American naturalist and author

Adolph Murie (September 6, 1899 – August 16, 1974), the first scientist to study wolves in their natural habitat, was an American naturalist, author, and wildlife biologist who pioneered field research on wolves, bears, and other mammals and birds in Arctic and sub-Arctic Alaska. He was also instrumental in protecting wolves from eradication and in preserving the biological integrity of the Denali National Park and the Arctic National Wildlife Refuge. In 1989 Professor John A. Murray of the English Department at the University of Alaska, Fairbanks received an NEH grant to inventory the extensive Adolph Murie written and slide archives at Rasmusson Library in the Arctic and Polar Collection. He wrote a forty-page report and biographical narrative of Adolph Murie, which remains unpublished but which is in his papers.

==Early life==
Adolf Winstrom was born on September 6, 1899, in Moorhead, Minnesota, the child of Ed and Marie Winstrom. In 1922, prior to completing college, Adolph Murie joined his brother, Olaus Murie, on an expedition to Mount McKinley National Park, the first of many trips he would make to Alaska to do biological research. Murie received a bachelor's degree from Concordia College, and attended graduate school at the University of Michigan, where he earned his Ph.D. in 1929. He subsequently worked on projects for the university's Zoology Museum, among other things doing research on mammals in Guatemala and British Honduras.

==Books and articles==
In 1934, Adolph Murie went to work for the Wildlife Division of the National Park Service. In total, he would spend the better part of thirty-two years working for the National Park Service and earned the National Park Service Distinguished Service Award.
In 1937, Murie conducted a study of coyotes in Yellowstone National Park, published as Ecology of the Coyote in Yellowstone. This book set off a storm of controversy within the Service, and represents one of the first studies published that argued against the Service's long tradition of predator eradication. In 1939, the National Park Service assigned Murie to assess the relationship between the Dall sheep and the wolf in the Mount McKinley area. The resulting book, The Wolves of Mt. McKinley, is considered a classic, especially given the detailed field observations which Murie spent hours collecting from 1939 to 1941, including the discovery that wolves ate mice. The publication of these two works led directly to the termination of the predator eradication programs in Yellowstone and Mount McKinley national parks.
He based himself in 1939 at Sanctuary River Cabin No. 31, in Denali park, which is listed on the National Register of Historic Places.

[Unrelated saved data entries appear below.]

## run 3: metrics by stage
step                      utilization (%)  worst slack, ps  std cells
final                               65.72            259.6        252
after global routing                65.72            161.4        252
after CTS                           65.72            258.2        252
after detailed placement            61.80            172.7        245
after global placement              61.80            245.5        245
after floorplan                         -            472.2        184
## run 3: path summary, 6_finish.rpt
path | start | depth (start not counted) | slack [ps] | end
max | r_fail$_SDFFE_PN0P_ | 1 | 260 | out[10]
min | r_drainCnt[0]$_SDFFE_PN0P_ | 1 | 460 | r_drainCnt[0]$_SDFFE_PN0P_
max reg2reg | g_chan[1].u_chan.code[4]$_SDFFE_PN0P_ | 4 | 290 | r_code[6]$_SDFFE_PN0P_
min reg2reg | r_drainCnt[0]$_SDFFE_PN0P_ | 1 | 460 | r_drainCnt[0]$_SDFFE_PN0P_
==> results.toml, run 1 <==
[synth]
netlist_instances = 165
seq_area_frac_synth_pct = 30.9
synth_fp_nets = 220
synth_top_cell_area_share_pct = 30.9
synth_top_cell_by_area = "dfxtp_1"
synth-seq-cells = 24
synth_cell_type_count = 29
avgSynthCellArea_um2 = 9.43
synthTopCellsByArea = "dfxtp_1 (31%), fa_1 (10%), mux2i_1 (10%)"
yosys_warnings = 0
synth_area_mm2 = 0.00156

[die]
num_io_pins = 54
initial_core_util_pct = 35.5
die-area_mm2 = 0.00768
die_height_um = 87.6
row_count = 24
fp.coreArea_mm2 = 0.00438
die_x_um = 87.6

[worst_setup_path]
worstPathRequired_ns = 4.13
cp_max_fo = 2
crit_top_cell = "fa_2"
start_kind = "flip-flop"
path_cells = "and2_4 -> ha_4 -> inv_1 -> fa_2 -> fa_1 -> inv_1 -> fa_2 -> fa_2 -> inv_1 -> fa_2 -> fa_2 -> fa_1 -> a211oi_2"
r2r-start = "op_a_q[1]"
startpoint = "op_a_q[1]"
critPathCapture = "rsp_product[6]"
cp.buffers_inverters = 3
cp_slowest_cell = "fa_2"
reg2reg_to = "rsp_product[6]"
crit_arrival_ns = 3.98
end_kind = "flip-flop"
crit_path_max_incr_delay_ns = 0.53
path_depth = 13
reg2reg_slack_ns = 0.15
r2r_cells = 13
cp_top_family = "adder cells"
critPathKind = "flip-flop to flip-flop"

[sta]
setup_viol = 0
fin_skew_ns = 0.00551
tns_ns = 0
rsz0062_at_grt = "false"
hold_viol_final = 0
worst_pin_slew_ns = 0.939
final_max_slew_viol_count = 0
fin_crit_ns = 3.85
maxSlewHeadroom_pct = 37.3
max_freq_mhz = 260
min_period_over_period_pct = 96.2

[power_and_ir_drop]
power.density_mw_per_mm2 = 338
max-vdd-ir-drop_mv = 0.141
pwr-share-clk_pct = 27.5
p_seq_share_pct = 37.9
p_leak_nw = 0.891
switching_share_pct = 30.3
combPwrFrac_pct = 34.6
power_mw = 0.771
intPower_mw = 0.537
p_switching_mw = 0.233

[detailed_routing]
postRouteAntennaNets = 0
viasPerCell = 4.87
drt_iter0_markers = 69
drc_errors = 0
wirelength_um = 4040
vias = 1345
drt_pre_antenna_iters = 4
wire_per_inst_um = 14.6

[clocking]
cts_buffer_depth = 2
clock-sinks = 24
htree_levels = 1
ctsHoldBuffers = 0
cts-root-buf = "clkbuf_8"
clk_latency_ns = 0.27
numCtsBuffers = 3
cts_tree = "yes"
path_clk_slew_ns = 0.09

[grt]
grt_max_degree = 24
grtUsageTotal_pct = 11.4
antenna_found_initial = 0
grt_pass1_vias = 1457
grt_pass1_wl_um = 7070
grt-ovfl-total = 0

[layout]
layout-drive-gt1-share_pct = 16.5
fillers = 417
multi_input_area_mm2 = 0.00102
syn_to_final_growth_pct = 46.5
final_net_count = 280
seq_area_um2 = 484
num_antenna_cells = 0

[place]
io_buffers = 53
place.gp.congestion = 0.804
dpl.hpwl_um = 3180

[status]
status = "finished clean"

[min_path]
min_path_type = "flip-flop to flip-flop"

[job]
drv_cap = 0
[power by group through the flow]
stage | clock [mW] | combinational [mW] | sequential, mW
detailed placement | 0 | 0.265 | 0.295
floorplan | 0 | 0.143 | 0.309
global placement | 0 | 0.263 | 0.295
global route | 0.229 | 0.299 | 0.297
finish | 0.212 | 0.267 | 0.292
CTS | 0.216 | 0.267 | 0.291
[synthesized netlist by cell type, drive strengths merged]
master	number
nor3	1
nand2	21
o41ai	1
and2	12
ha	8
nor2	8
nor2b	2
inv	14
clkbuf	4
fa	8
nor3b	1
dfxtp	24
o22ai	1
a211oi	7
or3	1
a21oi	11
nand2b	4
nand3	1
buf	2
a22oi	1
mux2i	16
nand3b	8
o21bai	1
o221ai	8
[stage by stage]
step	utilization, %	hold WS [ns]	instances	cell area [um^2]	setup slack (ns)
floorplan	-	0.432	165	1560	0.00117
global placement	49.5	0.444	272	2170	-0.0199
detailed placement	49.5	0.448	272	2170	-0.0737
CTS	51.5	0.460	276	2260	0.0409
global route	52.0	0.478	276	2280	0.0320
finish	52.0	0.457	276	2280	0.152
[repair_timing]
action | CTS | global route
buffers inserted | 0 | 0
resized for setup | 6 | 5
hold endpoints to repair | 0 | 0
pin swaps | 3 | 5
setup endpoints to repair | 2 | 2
==> config.mk <==
export PLATFORM = sky130hd
export DESIGN_NAME = zamek_ctrl
export DESIGN_NICKNAME = d
export VERILOG_FILES = /design/src/rtl/zamek_ctrl.sv
export SDC_FILE = /design/constraint.sdc
export NUM_CORES = 1
export LEC_CHECK = 0
export BUFFER_PORTS_ARGS = -buffer_cell sky130_fd_sc_hd__buf_2
export CAP_MARGIN = 20
export CORE_UTILIZATION = 39
export CTS_CLUSTER_SIZE = 25
export DETAILED_ROUTE_END_ITERATION = 16
export PLACE_DENSITY = 0.66
export SLEW_MARGIN = 5
export SYNTH_ARGS = -nofsm -noshare
export SYNTH_HDL_FRONTEND = slang
export SYNTH_SLANG_ARGS = --single-unit
==> constraint.sdc <==
create_clock -name clk_i -period 3.5 [get_ports clk_i]
set_input_delay 0 -clock clk_i [delete_from_list [all_inputs] [get_ports clk_i]]
set_output_delay 0 -clock clk_i [all_outputs]
set_load 0.05 [all_outputs]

==Service, research and wildlife organizations==
Along with his brother, Olaus, Murie helped to enlarge existing national park boundaries and to create additional new units, notably the Jackson Hole National Monument in 1943 (it was upgraded to national park status several years later, then incorporated into the Grand Teton National Park).

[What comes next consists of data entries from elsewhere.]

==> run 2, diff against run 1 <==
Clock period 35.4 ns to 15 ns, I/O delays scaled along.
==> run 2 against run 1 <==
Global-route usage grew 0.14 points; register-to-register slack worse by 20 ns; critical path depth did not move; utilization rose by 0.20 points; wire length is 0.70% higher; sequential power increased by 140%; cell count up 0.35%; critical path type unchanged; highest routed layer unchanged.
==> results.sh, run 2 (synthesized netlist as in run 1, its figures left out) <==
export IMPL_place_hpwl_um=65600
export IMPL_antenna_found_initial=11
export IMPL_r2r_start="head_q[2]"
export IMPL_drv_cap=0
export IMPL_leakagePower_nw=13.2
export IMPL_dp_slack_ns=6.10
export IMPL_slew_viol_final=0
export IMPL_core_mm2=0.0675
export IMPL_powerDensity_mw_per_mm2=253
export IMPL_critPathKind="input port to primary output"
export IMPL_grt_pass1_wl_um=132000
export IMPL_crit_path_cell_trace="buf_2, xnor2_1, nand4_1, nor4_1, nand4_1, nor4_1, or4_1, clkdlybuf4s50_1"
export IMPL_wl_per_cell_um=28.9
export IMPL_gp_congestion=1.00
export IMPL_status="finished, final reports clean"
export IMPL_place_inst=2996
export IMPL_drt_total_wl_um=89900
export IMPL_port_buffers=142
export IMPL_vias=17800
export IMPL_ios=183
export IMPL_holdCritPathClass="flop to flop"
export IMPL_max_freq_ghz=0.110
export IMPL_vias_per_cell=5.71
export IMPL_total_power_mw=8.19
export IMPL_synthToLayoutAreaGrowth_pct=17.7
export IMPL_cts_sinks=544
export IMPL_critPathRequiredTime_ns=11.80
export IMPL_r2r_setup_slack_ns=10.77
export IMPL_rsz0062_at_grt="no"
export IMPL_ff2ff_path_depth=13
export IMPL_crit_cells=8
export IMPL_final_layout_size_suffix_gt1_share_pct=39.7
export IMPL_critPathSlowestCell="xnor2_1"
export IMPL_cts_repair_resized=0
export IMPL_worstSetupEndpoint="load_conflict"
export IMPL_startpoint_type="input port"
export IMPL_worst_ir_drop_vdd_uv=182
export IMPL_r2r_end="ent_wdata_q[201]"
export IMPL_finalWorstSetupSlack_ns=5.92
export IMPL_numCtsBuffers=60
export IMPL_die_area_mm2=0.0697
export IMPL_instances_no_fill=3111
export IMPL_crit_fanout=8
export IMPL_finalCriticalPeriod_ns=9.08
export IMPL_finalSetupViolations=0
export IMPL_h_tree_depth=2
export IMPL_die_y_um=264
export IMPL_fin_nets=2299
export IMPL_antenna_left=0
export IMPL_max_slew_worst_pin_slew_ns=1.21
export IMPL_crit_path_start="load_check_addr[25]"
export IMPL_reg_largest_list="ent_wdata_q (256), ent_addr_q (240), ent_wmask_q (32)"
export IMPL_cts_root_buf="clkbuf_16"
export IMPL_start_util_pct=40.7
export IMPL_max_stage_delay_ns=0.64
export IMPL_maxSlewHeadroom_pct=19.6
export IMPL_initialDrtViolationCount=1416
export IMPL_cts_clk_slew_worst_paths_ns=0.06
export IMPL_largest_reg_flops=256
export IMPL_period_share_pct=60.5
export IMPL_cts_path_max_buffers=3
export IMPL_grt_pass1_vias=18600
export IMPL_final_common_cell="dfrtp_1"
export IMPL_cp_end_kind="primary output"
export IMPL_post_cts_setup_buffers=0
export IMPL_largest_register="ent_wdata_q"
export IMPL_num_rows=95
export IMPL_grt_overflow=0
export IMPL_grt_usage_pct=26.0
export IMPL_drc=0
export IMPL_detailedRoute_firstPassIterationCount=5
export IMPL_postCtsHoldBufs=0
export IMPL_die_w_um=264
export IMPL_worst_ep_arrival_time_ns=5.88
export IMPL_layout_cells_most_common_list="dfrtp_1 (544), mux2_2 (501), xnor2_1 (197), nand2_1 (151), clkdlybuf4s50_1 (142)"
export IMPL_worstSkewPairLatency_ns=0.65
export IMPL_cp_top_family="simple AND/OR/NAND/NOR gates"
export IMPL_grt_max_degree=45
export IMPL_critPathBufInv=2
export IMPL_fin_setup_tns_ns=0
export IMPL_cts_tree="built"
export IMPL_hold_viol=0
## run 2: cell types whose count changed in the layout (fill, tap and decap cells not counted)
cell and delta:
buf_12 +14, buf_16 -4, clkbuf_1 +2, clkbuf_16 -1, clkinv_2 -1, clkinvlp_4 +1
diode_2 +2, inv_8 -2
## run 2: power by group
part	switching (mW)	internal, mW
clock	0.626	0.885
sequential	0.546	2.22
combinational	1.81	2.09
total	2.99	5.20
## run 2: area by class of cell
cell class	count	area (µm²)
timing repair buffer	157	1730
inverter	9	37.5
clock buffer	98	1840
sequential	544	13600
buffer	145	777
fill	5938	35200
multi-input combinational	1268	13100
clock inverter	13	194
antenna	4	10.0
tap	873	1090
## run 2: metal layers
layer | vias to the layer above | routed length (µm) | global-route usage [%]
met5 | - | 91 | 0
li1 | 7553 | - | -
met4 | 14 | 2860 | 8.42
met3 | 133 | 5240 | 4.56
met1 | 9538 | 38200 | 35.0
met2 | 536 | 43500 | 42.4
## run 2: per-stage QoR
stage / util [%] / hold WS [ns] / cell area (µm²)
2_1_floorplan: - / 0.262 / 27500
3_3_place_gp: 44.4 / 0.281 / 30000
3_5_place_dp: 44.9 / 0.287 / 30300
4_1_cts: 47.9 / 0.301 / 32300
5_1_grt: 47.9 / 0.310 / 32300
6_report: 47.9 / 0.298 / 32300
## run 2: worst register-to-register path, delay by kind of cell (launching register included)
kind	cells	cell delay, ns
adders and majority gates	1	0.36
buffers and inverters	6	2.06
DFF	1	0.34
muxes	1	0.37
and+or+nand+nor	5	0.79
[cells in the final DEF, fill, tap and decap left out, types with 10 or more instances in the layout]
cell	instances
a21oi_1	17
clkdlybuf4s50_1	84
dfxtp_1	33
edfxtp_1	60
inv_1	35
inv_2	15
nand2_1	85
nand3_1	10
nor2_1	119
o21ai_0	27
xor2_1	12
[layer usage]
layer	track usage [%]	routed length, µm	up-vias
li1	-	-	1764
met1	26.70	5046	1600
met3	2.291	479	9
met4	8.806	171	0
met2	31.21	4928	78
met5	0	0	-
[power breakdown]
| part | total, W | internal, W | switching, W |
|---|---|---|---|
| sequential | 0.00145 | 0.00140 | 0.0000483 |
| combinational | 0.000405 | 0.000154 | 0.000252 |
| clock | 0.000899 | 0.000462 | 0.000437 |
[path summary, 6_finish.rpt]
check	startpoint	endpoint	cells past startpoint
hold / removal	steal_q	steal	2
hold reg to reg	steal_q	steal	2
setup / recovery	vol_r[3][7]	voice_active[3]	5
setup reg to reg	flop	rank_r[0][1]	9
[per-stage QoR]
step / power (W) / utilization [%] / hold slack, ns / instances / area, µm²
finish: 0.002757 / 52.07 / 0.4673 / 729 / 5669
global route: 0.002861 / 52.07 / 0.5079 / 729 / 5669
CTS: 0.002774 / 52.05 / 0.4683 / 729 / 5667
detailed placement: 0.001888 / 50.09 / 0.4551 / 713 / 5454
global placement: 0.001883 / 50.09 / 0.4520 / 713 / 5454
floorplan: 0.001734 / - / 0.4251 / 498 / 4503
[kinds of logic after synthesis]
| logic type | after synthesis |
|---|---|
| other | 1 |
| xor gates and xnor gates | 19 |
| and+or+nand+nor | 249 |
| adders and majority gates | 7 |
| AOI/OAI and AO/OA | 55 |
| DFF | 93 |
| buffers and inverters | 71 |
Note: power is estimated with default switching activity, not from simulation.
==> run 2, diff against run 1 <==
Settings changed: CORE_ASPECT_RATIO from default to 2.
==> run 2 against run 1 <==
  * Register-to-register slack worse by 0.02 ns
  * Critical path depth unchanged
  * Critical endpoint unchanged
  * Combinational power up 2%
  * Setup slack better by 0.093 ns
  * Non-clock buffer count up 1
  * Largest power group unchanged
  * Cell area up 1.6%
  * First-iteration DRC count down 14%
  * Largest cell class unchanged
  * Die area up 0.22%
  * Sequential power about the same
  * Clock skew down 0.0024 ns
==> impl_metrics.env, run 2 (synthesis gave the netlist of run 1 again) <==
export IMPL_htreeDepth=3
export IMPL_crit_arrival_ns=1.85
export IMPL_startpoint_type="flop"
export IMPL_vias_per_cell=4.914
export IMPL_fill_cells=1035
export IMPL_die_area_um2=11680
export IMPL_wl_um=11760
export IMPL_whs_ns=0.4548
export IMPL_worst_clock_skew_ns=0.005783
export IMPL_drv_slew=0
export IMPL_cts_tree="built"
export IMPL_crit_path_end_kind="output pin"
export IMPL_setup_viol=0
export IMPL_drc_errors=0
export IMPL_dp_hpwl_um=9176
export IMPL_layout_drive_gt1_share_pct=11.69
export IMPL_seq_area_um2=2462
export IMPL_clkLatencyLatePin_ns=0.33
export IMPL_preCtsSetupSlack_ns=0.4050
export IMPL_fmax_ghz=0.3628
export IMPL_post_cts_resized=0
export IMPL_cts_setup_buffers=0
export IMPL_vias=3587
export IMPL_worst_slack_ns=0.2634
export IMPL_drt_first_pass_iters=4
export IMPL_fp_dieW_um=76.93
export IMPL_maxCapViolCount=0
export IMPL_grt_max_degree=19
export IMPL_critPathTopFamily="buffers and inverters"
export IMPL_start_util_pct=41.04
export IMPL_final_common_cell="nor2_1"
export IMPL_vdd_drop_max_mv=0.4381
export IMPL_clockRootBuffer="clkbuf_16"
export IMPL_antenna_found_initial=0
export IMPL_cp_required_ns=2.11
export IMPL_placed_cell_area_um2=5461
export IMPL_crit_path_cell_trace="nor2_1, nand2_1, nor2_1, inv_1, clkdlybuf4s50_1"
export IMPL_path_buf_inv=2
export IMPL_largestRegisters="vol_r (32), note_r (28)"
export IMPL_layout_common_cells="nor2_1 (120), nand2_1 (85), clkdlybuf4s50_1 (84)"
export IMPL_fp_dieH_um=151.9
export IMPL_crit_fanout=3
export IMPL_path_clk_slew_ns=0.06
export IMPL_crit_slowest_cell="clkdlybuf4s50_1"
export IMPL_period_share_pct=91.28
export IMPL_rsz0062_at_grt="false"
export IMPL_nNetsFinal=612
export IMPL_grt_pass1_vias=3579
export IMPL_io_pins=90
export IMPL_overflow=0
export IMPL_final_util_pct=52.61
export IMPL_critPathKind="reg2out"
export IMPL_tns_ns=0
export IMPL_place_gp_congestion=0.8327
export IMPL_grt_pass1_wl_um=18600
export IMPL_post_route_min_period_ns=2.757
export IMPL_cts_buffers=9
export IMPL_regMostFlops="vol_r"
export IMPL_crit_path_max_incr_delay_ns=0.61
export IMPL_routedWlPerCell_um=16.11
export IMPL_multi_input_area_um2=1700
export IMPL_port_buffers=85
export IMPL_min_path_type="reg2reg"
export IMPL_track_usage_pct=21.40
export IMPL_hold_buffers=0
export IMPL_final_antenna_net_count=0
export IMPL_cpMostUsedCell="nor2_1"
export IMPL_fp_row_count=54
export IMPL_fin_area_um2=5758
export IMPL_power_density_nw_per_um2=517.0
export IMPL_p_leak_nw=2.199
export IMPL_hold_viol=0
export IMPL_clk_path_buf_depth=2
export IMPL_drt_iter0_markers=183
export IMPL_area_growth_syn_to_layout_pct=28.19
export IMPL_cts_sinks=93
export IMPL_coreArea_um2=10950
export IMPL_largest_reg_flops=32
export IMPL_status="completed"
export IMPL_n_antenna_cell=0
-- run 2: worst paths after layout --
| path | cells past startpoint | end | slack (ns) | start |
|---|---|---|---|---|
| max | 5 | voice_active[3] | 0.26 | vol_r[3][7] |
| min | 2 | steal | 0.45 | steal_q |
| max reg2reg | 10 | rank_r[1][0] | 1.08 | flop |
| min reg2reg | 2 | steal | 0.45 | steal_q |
--- src/rtl/div_operand_sequencer.sv ---
// div_operand_sequencer: captures dividend/divisor on button presses, waits for
// the divider to settle and holds the result. DIV_SEQ_ZERO_CHECK_EN bypasses a zero divisor.
module div_operand_sequencer
    import div_seq_pkg::*;
#(
    parameter int W               = DEF_W,
    parameter int DEBOUNCE_CYCLES = 16,
    parameter int SETTLE_CYCLES   = 2
) (
    input  logic         clock,
    input  logic         reset_n,
    input  logic [W-1:0] sw,
    input  logic         btn_load,
    input  logic [W-1:0] quotient_in,
    input  logic [W-1:0] remainder_in,
    output logic [W-1:0] dividend_out,
    output logic [W-1:0] divisor_out,
    output logic [W-1:0] quotient_q,
    output logic [W-1:0] remainder_q,
    output logic         result_valid,
    output logic         div_by_zero,
    output logic [1:0]   phase
);
    localparam int CW = $clog2(SETTLE_CYCLES + 1);
    localparam logic [CW-1:0] LAST = CW'(SETTLE_CYCLES - 1);
    state_t state, state_n;
    logic [CW-1:0] cnt, cnt_n;
    logic [W-1:0] a_n, b_n, q_n, r_n;
    logic dbz_n, press;
    btn_debouncer #(.DEBOUNCE_CYCLES(DEBOUNCE_CYCLES)) u_deb (
        .clock(clock),
        .reset_n(reset_n),
        .btn_raw(btn_load),
        .press(press)
    );
    assign phase = state;
    always_comb begin
        state_n = state;
        cnt_n   = cnt;
        a_n     = dividend_out;
        b_n     = divisor_out;
        q_n     = quotient_q;
        r_n     = remainder_q;
        dbz_n   = div_by_zero;
        case (state)
            WAIT_A: if (press) begin
                a_n     = sw;
                state_n = WAIT_B;
            end
            WAIT_B: if (press) begin
`ifdef DIV_SEQ_ZERO_CHECK_EN
                if (sw == '0) begin
                    b_n     = '0;
                    q_n     = W'(ZDIV_Q);
                    r_n     = dividend_out;
                    dbz_n   = 1'b1;
                    state_n = DONE;
                end else
`endif
                begin
                    b_n     = sw;
                    cnt_n   = '0;
                    state_n = COMPUTE;
                end
            end
            COMPUTE: begin
                cnt_n = cnt + 1'b1;
                if (cnt == LAST) begin
                    q_n     = quotient_in;
                    r_n     = remainder_in;
                    state_n = DONE;
                end
            end
            default: if (press) begin
                a_n     = '0;
                b_n     = '0;
                q_n     = '0;
                r_n     = '0;
                dbz_n   = 1'b0;
                state_n = WAIT_A;
            end
        endcase
    end
    // without the zero check dbz_n only ever feeds back its reset value of 0
    always_ff @(posedge clock or negedge reset_n) begin
        if (!reset_n) begin
            state        <= WAIT_A;
            cnt          <= '0;
            dividend_out <= '0;
            divisor_out  <= '0;
            quotient_q   <= '0;
            remainder_q  <= '0;
            div_by_zero  <= 1'b0;
            result_valid <= 1'b0;
        end else begin
            state        <= state_n;
            cnt          <= cnt_n;
            dividend_out <= a_n;
            divisor_out  <= b_n;
            quotient_q   <= q_n;
            remainder_q  <= r_n;
            div_by_zero  <= dbz_n;
            result_valid <= (state_n == DONE);
        end
    end
endmodule
--- src/rtl/rtc_mini_core_if.sv ---
// rtl/rtc_mini_core_if.sv - command word in, time accumulator views out
interface rtc_mini_core_if;
    logic [71:0] time_reg_ns_in;
    logic [71:0] time_reg_ns;
    logic [63:0] time_ptp_ns;
    logic [63:0] sync_time_ptp_ns;

    modport master (
        output time_reg_ns_in,
        input  time_reg_ns,
        input  time_ptp_ns,
        input  sync_time_ptp_ns
    );

    modport slave (
        input  time_reg_ns_in,
        output time_reg_ns,
        output time_ptp_ns,
        output sync_time_ptp_ns
    );
endinterface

Murie's book, A Naturalist in Alaska, won the John Burroughs Medal in 1963. In addition to his books, Murie published numerous articles against predator control programs and excessive human intrusion on wilderness areas. He wrote letters and submitted testimony to Congress regarding Isle Royale, Jackson Hole, Mount McKinley, and other wilderness areas threatened by development or predator control programs, including an article against pesticide use in Grand Teton National Park in 1966.

==Legacy==
Adolph Murie suffered from epilepsy and died from a seizure on August 16, 1974, at the STS Ranch, now part of the Murie Ranch Historic District in Moose, Wyoming. The ranch was designated a National Historic Landmark in 1998, and the house and grounds are the headquarters for the Murie Center, a non-profit organization which, in partnership with Grand Teton National Park, engages people to understand and commit to conserving wildlife and wild places—the same values to which the Muries dedicated their lives.

In 1976 the Stanford University Law School established the "Olaus and Adolph Murie Award" for the best work done by a student in Environmental Law,
and continues to give the award annually.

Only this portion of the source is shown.